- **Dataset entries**
§

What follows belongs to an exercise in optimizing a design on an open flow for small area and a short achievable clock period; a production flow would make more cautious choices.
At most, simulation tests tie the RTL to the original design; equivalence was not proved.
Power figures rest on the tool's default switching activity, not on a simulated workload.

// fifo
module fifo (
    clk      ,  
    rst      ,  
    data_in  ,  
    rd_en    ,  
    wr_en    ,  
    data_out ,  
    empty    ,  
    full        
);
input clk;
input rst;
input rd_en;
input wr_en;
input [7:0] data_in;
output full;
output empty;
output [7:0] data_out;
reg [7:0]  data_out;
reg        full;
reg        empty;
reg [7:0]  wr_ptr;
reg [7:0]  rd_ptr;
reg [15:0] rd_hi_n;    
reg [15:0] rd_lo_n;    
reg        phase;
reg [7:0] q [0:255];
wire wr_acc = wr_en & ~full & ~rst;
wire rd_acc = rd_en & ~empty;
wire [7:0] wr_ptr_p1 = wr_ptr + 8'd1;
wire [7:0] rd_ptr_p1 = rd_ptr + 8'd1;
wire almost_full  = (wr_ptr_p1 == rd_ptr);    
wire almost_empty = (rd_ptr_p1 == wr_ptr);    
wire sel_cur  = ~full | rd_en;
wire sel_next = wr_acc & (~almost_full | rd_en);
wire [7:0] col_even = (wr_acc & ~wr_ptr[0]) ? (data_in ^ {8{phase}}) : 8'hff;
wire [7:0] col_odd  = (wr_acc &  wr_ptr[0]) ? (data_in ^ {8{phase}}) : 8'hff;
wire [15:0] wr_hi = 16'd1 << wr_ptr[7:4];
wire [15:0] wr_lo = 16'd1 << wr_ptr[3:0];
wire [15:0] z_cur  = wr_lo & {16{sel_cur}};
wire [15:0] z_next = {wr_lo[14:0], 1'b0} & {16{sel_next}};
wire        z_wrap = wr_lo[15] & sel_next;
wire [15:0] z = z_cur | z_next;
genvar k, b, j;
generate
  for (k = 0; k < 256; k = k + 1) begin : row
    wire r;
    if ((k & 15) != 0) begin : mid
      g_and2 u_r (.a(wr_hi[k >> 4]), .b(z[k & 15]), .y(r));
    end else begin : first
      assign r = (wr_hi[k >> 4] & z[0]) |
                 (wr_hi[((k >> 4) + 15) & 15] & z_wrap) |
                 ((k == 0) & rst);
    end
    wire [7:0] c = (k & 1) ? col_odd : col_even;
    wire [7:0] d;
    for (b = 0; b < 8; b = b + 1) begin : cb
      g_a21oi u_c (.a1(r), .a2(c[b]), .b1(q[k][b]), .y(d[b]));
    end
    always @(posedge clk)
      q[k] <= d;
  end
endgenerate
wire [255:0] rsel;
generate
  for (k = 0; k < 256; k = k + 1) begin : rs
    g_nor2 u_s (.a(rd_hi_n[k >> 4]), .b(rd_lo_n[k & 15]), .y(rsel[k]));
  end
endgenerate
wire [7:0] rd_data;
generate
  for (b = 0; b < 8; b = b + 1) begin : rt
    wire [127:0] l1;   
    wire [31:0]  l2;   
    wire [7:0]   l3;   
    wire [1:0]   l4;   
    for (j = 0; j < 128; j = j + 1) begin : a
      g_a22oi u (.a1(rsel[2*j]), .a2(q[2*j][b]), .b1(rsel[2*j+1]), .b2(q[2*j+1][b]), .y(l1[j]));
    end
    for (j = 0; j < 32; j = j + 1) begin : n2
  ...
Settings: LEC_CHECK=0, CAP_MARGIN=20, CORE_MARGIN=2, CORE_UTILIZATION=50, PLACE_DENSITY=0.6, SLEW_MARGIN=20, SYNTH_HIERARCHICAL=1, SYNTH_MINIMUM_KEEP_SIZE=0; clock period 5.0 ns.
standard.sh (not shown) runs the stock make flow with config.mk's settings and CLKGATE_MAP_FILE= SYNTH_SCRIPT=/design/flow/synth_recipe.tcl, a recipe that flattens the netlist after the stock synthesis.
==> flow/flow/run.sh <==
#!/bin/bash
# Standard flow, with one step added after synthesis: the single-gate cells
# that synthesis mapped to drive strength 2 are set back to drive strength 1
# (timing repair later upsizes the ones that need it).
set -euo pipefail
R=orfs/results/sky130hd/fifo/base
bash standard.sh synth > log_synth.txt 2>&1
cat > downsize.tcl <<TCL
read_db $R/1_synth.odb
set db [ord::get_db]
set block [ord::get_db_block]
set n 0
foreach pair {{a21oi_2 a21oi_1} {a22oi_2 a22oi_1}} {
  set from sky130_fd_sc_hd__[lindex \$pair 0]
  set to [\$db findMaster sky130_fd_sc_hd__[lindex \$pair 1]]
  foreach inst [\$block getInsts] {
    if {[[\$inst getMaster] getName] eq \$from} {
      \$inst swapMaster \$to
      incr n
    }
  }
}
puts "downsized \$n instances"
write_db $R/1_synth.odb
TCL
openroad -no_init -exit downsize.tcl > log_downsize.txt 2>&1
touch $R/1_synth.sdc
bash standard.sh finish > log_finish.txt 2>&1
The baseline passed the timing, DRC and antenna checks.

§

- **How to complete this task**
The full set of records above must be reproduced exactly in the reply.

- **Output for this exercise**
What follows belongs to an exercise in optimizing a design on an open flow for small area and a short achievable clock period; a production flow would make more cautious choices.
At most, simulation tests tie the RTL to the original design; equivalence was not proved.
Power figures rest on the tool's default switching activity, not on a simulated workload.

// fifo
module fifo (
    clk      ,  
    rst      ,  
    data_in  ,  
    rd_en    ,  
    wr_en    ,  
    data_out ,  
    empty    ,  
    full        
);
input clk;
input rst;
input rd_en;
input wr_en;
input [7:0] data_in;
output full;
output empty;
output [7:0] data_out;
reg [7:0]  data_out;
reg        full;
reg        empty;
reg [7:0]  wr_ptr;
reg [7:0]  rd_ptr;
reg [15:0] rd_hi_n;    
reg [15:0] rd_lo_n;    
reg        phase;
reg [7:0] q [0:255];
wire wr_acc = wr_en & ~full & ~rst;
wire rd_acc = rd_en & ~empty;
wire [7:0] wr_ptr_p1 = wr_ptr + 8'd1;
wire [7:0] rd_ptr_p1 = rd_ptr + 8'd1;
wire almost_full  = (wr_ptr_p1 == rd_ptr);    
wire almost_empty = (rd_ptr_p1 == wr_ptr);    
wire sel_cur  = ~full | rd_en;
wire sel_next = wr_acc & (~almost_full | rd_en);
wire [7:0] col_even = (wr_acc & ~wr_ptr[0]) ? (data_in ^ {8{phase}}) : 8'hff;
wire [7:0] col_odd  = (wr_acc &  wr_ptr[0]) ? (data_in ^ {8{phase}}) : 8'hff;
wire [15:0] wr_hi = 16'd1 << wr_ptr[7:4];
wire [15:0] wr_lo = 16'd1 << wr_ptr[3:0];
wire [15:0] z_cur  = wr_lo & {16{sel_cur}};
wire [15:0] z_next = {wr_lo[14:0], 1'b0} & {16{sel_next}};
wire        z_wrap = wr_lo[15] & sel_next;
wire [15:0] z = z_cur | z_next;
genvar k, b, j;
generate
  for (k = 0; k < 256; k = k + 1) begin : row
    wire r;
    if ((k & 15) != 0) begin : mid
      g_and2 u_r (.a(wr_hi[k >> 4]), .b(z[k & 15]), .y(r));
    end else begin : first
      assign r = (wr_hi[k >> 4] & z[0]) |
                 (wr_hi[((k >> 4) + 15) & 15] & z_wrap) |
                 ((k == 0) & rst);
    end
    wire [7:0] c = (k & 1) ? col_odd : col_even;
    wire [7:0] d;
    for (b = 0; b < 8; b = b + 1) begin : cb
      g_a21oi u_c (.a1(r), .a2(c[b]), .b1(q[k][b]), .y(d[b]));
    end
    always @(posedge clk)
      q[k] <= d;
  end
endgenerate
wire [255:0] rsel;
generate
  for (k = 0; k < 256; k = k + 1) begin : rs
    g_nor2 u_s (.a(rd_hi_n[k >> 4]), .b(rd_lo_n[k & 15]), .y(rsel[k]));
  end
endgenerate
wire [7:0] rd_data;
generate
  for (b = 0; b < 8; b = b + 1) begin : rt
    wire [127:0] l1;   
    wire [31:0]  l2;   
    wire [7:0]   l3;   
    wire [1:0]   l4;   
    for (j = 0; j < 128; j = j + 1) begin : a
      g_a22oi u (.a1(rsel[2*j]), .a2(q[2*j][b]), .b1(rsel[2*j+1]), .b2(q[2*j+1][b]), .y(l1[j]));
    end
    for (j = 0; j < 32; j = j + 1) begin : n2
  ...
Settings: LEC_CHECK=0, CAP_MARGIN=20, CORE_MARGIN=2, CORE_UTILIZATION=50, PLACE_DENSITY=0.6, SLEW_MARGIN=20, SYNTH_HIERARCHICAL=1, SYNTH_MINIMUM_KEEP_SIZE=0; clock period 5.0 ns.
standard.sh (not shown) runs the stock make flow with config.mk's settings and CLKGATE_MAP_FILE= SYNTH_SCRIPT=/design/flow/synth_recipe.tcl, a recipe that flattens the netlist after the stock synthesis.
==> flow/flow/run.sh <==
#!/bin/bash
# Standard flow, with one step added after synthesis: the single-gate cells
# that synthesis mapped to drive strength 2 are set back to drive strength 1
# (timing repair later upsizes the ones that need it).
set -euo pipefail
R=orfs/results/sky130hd/fifo/base
bash standard.sh synth > log_synth.txt 2>&1
cat > downsize.tcl <<TCL
read_db $R/1_synth.odb
set db [ord::get_db]
set block [ord::get_db_block]
set n 0
foreach pair {{a21oi_2 a21oi_1} {a22oi_2 a22oi_1}} {
  set from sky130_fd_sc_hd__[lindex \$pair 0]
  set to [\$db findMaster sky130_fd_sc_hd__[lindex \$pair 1]]
  foreach inst [\$block getInsts] {
    if {[[\$inst getMaster] getName] eq \$from} {
      \$inst swapMaster \$to
      incr n
    }
  }
}
puts "downsized \$n instances"
write_db $R/1_synth.odb
TCL
openroad -no_init -exit downsize.tcl > log_downsize.txt 2>&1
touch $R/1_synth.sdc
bash standard.sh finish > log_finish.txt 2>&1
The baseline passed the timing, DRC and antenna checks.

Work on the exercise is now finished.